November 29, 2024
BANGOR DAILY NEWS (BANGOR, MAINE

One legislator serves six terms then retires, citing low pay and the rising costs of being a politician, and some folks are ready to pull apart the pay structure of the Legislature. Slow down. There’s no crisis here, although there is nothing wrong with looking at how lawmakers are compensated.

State Sen. Marge Kilkelly of Wiscasset took a job in Rockland last week and announced that next term would be her last in the Legislature. She has served five terms in the House and is in her first in the Senate. Upon announcing her departure, Sen. Kilkelly said the economics of being a legislator — where the workload is high and the pay low — helped her make the decision.

People who follow the Legislature closely cannot doubt that most lawmakers work hard, under difficult conditions, to craft useful laws. Often they succeed. For their efforts, legislators are paid $18,000 for two years, and receive $32 a day for meals and up to $38 a day for a motel room or mileage. They also receive free health and dental care and, for those who serve 10 years, a pension.

It is not enough to raise a family on, but it is not supposed to be. Maine’s parttime, citizen legislature is designed to have a healthy turnover rate — a habit the public would like to maintain, if previous support for term limits is an indication. A glance at the professions of lawmakers show a wide range of backgrounds, with a significant number of retirees. This isn’t the U.S. Senate’s millionaires club.

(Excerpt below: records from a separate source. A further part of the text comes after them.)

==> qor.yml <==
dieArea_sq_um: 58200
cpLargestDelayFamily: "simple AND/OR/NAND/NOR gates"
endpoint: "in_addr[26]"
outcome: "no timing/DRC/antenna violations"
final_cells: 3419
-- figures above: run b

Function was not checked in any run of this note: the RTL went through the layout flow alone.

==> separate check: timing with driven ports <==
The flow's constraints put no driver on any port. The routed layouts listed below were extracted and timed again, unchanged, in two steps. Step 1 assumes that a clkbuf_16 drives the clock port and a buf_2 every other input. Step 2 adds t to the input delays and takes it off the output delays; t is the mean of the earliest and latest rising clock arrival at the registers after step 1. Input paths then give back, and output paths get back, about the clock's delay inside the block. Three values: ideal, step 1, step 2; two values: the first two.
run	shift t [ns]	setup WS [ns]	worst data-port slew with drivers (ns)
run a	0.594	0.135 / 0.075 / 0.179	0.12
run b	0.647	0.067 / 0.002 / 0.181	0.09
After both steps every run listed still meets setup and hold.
Context: an optimization exercise on an open-source flow, tuned for small area and a short achievable clock period. The choices shown serve that exercise and are no tape-out recipe. The RTL was checked by simulation tests, not by an equivalence proof against the original design. Power figures rest on the tool's default switching activity, not on a simulated workload.

## before
Design fcb, start of the top module:
module fcb (
    input              clk,
    input              rst,
    input              rx_valid,
    input      [7:0]   rx_byte,
    output reg         dec_valid,
    output reg [2:0]   dec_evt,
    output     [3:0]   dec_len,
    output reg [87:0]  dec_data,
    output reg [1:0]   s2c_kind,
    output     [1:0]   s2c_host,
    output     [10:0]  s2c_id,
    output     [3:0]   s2c_dlc,
    input      [1:0]   cnt_sel,
    output     [15:0]  cnt_val,
    input              enc_valid,
    input      [3:0]   enc_len,
    input      [87:0]  enc_data,
    output             enc_ready,
    output reg         enc_refused,
    input              can_valid,
    input              can_ext,
    input      [28:0]  can_id,
    input      [3:0]   can_dlc,
    input      [63:0]  can_data,
    input      [31:0]  pt_mask,
    output             can_ready,
    output reg         c2s_valid,
    output reg [1:0]   c2s_res,
    output reg [2:0]   c2s_kind,
    output     [23:0]  c2s_arg,
    output     [3:0]   c2s_opc,
    output     [4:0]   c2s_sid,
    output             tx_valid,
    output reg [7:0]   tx_byte,
    input              tx_ready
);
For scale: about 1300 cells after synthesis, ~280 flip-flops, roughly 420 I/O pins.
==> flow/config.mk <==
export PLATFORM = sky130hd
export DESIGN_NAME = fcb
export DESIGN_NICKNAME = fcb
export VERILOG_FILES = /design/flow/design.v
export SDC_FILE = /design/flow/constraint.sdc
export NUM_CORES = 4
export LEC_CHECK = 0
export CAP_MARGIN = 20
export CORE_MARGIN = 2
export CORE_UTILIZATION = 40
export CTS_BUF_LIST = sky130_fd_sc_hd__clkbuf_8
export CTS_CLUSTER_DIAMETER = 60
export CTS_CLUSTER_SIZE = 15
export SLEW_MARGIN = 20
==> flow/constraint.sdc <==
create_clock -name core_clock -period 25.0 [get_ports {clk}]
set_input_delay 5.0000 -clock core_clock [delete_from_list [all_inputs] [get_ports {clk}]]
set_output_delay 5.0000 -clock core_clock [all_outputs]
set_load 0.01 [all_outputs]
standard.sh (not shown) runs the stock make flow with config.mk's settings and CLKGATE_MAP_FILE= SYNTH_SCRIPT=/design/flow/synth_recipe.tcl, a recipe that flattens the netlist after the stock synthesis.
==> flow/flow/run.sh <==
#!/bin/bash
# The standard layout (standard.sh), with three changes to how it is made:
#  * port buffers are the smallest buffer (buf_1) instead of the default pick;
#  * clock tree from clkbuf_8 with sink clusters of up to 15, no dummy loads;
#  * timing repair aims at 14 ns of setup slack, so it speeds up the paths
#    through the ports (the constraints and clock period are unchanged).
# ORFS writes each step's full log under orfs/logs; make's output is in
# flow_standard.log.
set -uo pipefail
bash standard.sh \
  "BUFFER_PORTS_ARGS=-buffer_cell sky130_fd_sc_hd__buf_1" \
  "CTS_ARGS=-sink_clustering_enable -repair_clock_nets -buf_list sky130_fd_sc_hd__clkbuf_8 -sink_clustering_size 15 -sink_clustering_max_diameter 60 -dont_use_dummy_load" \
  SETUP_SLACK_MARGIN=14 \
  finish > flow_standard.log 2>&1
diff inputs: before => after
==> flow/flow/run.sh <==
#!/bin/bash
set -uo pipefail
bash standard.sh "BUFFER_PORTS_ARGS=-buffer_cell sky130_fd_sc_hd__buf_1" "CTS_ARGS=-sink_clustering_enable -repair_clock_nets -buf_list sky130_fd_sc_hd__clkbuf_8 -sink_clustering_size 15 -sink_clustering_max_diameter 60 -dont_use_dummy_load" finish > flow_standard.log 2>&1
before ended up with mux4_2 as its worst-path cell with the longest stage delay; after ended up with nor2_1. Across both runs, critical path depth was higher for after than for before. Diff before -> after: hold slack decreased by 0.0053 ns relative to the old numbers, maximum achievable frequency shrank by 8.3%, non-clock buffer count shrank by 2.5%, post-layout instance area lost 280 sq um. No stage failed in after, and the final checks on the layout all came back clean.

========
try-ember:
fcb again, from the RTL that the note above started with.
// fcb
module fcb (
    input              clk,
    input              rst,
    input              rx_valid,
    input      [7:0]   rx_byte,
    output reg         dec_valid,
    output reg [2:0]   dec_evt,
    output     [3:0]   dec_len,
    output reg [87:0]  dec_data,
    output reg [1:0]   s2c_kind,
    output     [1:0]   s2c_host,
    output     [10:0]  s2c_id,
    output     [3:0]   s2c_dlc,
    input      [1:0]   cnt_sel,
    output     [15:0]  cnt_val,
    input              enc_valid,
    input      [3:0]   enc_len,
    input      [87:0]  enc_data,
    output             enc_ready,
    output reg         enc_refused,
    input              can_valid,
    input              can_ext,
    input      [28:0]  can_id,
    input      [3:0]   can_dlc,
    input      [63:0]  can_data,
    input      [31:0]  pt_mask,
    output             can_ready,
    output reg         c2s_valid,
    output reg [1:0]   c2s_res,
    output reg [2:0]   c2s_kind,
    output     [23:0]  c2s_arg,
    output     [3:0]   c2s_opc,
    output     [4:0]   c2s_sid,
    output             tx_valid,
    output reg [7:0]   tx_byte,
    input              tx_ready
);
Settings: LEC_CHECK=0, CAP_MARGIN=20, CORE_MARGIN=2, CORE_UTILIZATION=40, CTS_BUF_LIST=sky130_fd_sc_hd__clkbuf_8, CTS_CLUSTER_DIAMETER=60, CTS_CLUSTER_SIZE=15, SLEW_MARGIN=20; clock period 25.0 ns.
==> flow/flow/run.sh <==
#!/bin/bash
set -uo pipefail
bash standard.sh "BUFFER_PORTS_ARGS=-buffer_cell sky130_fd_sc_hd__buf_1" SETUP_SLACK_MARGIN=14 finish > flow_standard.log 2>&1
The final layout from try-ember, which completed every stage, passed the timing, DRC and antenna checks at the end of the flow.
#### Input delta (try-zinc over try-ember)
Settings: CTS_CLUSTER_DIAMETER changed from 60 to 50; CTS_BUF_LIST changed from sky130_fd_sc_hd__clkbuf_8 to sky130_fd_sc_hd__clkbuf_16; CTS_CLUSTER_SIZE changed from 15 to 20.
==> flow/flow/run.sh <==
#!/bin/bash
set -uo pipefail
bash standard.sh "BUFFER_PORTS_ARGS=-buffer_cell sky130_fd_sc_hd__buf_1" finish > flow_standard.log 2>&1
Results
- try-ember vs try-zinc, worst-path cell with the longest stage delay: sky130_fd_sc_hd__mux4_2 vs sky130_fd_sc_hd__nor2_1
- On met3 usage in global routing, the higher figure sits with try-zinc, not try-ember.
- No run among try-ember and try-zinc stopped early or left any final violation; all are clean.
- Going from try-ember to try-zinc, final area went up about 1.3%, total congestion overflow held.
#### Input delta (try-maple over try-zinc)
Settings: CTS_CLUSTER_DIAMETER: 50 -> 60; CTS_CLUSTER_SIZE: 20 -> 15; CTS_BUF_LIST: sky130_fd_sc_hd__clkbuf_16 -> sky130_fd_sc_hd__clkbuf_8.
### Flow results
- try-zinc and try-maple ended up with nearly the same routed wire length.
- Measured against try-zinc, the cell-internal power of try-maple comes out at 0.914 times the reference value.
- Diff try-maple..try-zinc | post-synthesis instance area | unchanged
- Looking at routing usage on met1 across try-zinc and try-maple, the one that comes out higher is try-maple.
- try-maple does better than try-zinc on total power.
- Of try-zinc and try-maple, the run reporting the higher clock power was try-zinc.

========
fcb, a different RTL version from the one above (not shown whole).
Size in the first run: ~1300 cells after synthesis, roughly 280 flip-flops, about 420 I/O pins, ~16000 sq um of cells after synthesis.
==> flow/design.v (excerpt) <==
module fcb (
    input              clk,
    input              rst,
    input              rx_valid,
    input      [7:0]   rx_byte,
    output reg         dec_valid,
    output reg [2:0]   dec_evt,
    output     [3:0]   dec_len,
    output reg [87:0]  dec_data,
    output reg [1:0]   s2c_kind,
    output     [1:0]   s2c_host,
    output     [10:0]  s2c_id,
    output     [3:0]   s2c_dlc,
    input      [1:0]   cnt_sel,
    output     [15:0]  cnt_val,
    input              enc_valid,
    input      [3:0]   enc_len,
    input      [87:0]  enc_data,
    output             enc_ready,
    output reg         enc_refused,
    input              can_valid,
    input              can_ext,
    input      [28:0]  can_id,
    input      [3:0]   can_dlc,
    input      [63:0]  can_data,
    input      [31:0]  pt_mask,
    output             can_ready,
    output reg         c2s_valid,
    output reg [1:0]   c2s_res,
    output reg [2:0]   c2s_kind,
    output     [23:0]  c2s_arg,
    output     [3:0]   c2s_opc,
    output     [4:0]   c2s_sid,
    output             tx_valid,
    output reg [7:0]   tx_byte,
    input              tx_ready
);
==> flow/config.mk <==
export PLATFORM = sky130hd
export DESIGN_NAME = fcb
export DESIGN_NICKNAME = fcb
export VERILOG_FILES = /design/flow/design.v
export SDC_FILE = /design/flow/constraint.sdc
export NUM_CORES = 4
export LEC_CHECK = 0
export CAP_MARGIN = 20
export CORE_MARGIN = 2
export CORE_UTILIZATION = 40
export CTS_BUF_LIST = sky130_fd_sc_hd__clkbuf_8
export CTS_CLUSTER_DIAMETER = 60
export CTS_CLUSTER_SIZE = 15
export SLEW_MARGIN = 20
==> flow/constraint.sdc <==
create_clock -name core_clock -period 25.0 [get_ports {clk}]
set_input_delay 5.0000 -clock core_clock [delete_from_list [all_inputs] [get_ports {clk}]]
set_output_delay 5.0000 -clock core_clock [all_outputs]
set_load 0.01 [all_outputs]
==> flow/flow/run.sh <==
#!/bin/bash
# The standard layout (standard.sh), with three changes to how it is made:
#  * port buffers are the smallest buffer (buf_1) instead of the default pick;
#  * clock tree from clkbuf_8 with sink clusters of up to 15, no dummy loads;
#  * timing repair aims at 14 ns of setup slack, so it speeds up the paths
#    through the ports (the constraints and clock period are unchanged).
# ORFS writes each step's full log under orfs/logs; make's output is in
# flow_standard.log.
set -uo pipefail
bash standard.sh \
  "BUFFER_PORTS_ARGS=-buffer_cell sky130_fd_sc_hd__buf_1" \
  "CTS_ARGS=-sink_clustering_enable -repair_clock_nets -buf_list sky130_fd_sc_hd__clkbuf_8 -sink_clustering_size 20 -sink_clustering_max_diameter 60 -dont_use_dummy_load" \
  SETUP_SLACK_MARGIN=14.3 \
  finish > flow_standard.log 2>&1
The first run completed with no timing, DRC or antenna violations.
Next try:
--- a/flow/flow/run.sh
+++ b/flow/flow/run.sh
@@ -10,5 +10,5 @@
 bash standard.sh \
   "BUFFER_PORTS_ARGS=-buffer_cell sky130_fd_sc_hd__buf_1" \
-  "CTS_ARGS=-sink_clustering_enable -repair_clock_nets -buf_list sky130_fd_sc_hd__clkbuf_8 -sink_clustering_size 20 -sink_clustering_max_diameter 60 -dont_use_dummy_load" \
+  "CTS_ARGS=-sink_clustering_enable -repair_clock_nets -buf_list sky130_fd_sc_hd__clkbuf_16 -sink_clustering_size 30 -sink_clustering_max_diameter 80 -dont_use_dummy_load" \
   SETUP_SLACK_MARGIN=14.3 \
   finish > flow_standard.log 2>&1
Wire length barely changes.
Setup slack degrades by 0.0033 ns.
Clock power went up by 14%.
Final cell count went down by 0.32%.
Utilization went up by 0.37 points.
Power went up by 2.9%.
Area after synthesis stays the same.
First-iteration DRC count went up by 15%.

afterwards: timing with drivers on the ports:
The flow's constraints put no driver on any port. The routed layouts listed below were extracted and timed again, unchanged, in two steps. Step 1, drivers: a clkbuf_16 drives clk and a buf_2 each remaining input, both assumed. Step 2 also shifts input and output timing later by t, the mid clock arrival at the registers, as if the neighbouring blocks saw the same clock. Slacks: ideal / step 1 / step 2; pairs: ideal / step 1.
run | t (ns) | setup slack, ns | latest minus earliest clock arrival (ns) | pins driven straight from the clock port
before | 0.617 | 14.017 / 13.993 / 13.577 | 0.083 / 0.082 | 1
after | 0.635 | 13.028 / 13.049 / 12.415 | 0.064 / 0.063 | 1
try-ember | 0.647 | 14.021 / 13.996 / 13.545 | 0.036 / 0.036 | 1
try-zinc | 0.624 | 12.944 / 12.970 / 12.346 | 0.016 / 0.016 | 1
try-maple | 0.661 | 13.022 / 13.046 / 12.385 | 0.027 / 0.027 | 1
the first run of note 3 | 0.617 | 14.091 / 14.023 / 13.627 | 0.066 / 0.065 | 1
the second run of note 3 | 0.547 | 14.088 / 14.019 / 13.754 | 0.064 / 0.064 | 1
After both steps setup and hold are still met in every run listed. For try-maple, which loses most, drivers alone change the setup slack by +0.024 ns; drivers and shift together by -0.637 ns.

Sen. Kilkelly notes that the $18,000 salary has not changed in the years she has been in Augusta. Certainly, inflation demands that the state increase the compensation occasionally — but probably not to the $30,000 she has suggested. That pay, while still relatively low, begins to move the state toward a full-time body, and Maine has yet to have that debate.

Instead, a lawmaker in his or her final term should propose an inflation increase for the current salary, which would then become effective in the next Legislature. The debate on a full-time could take place after that.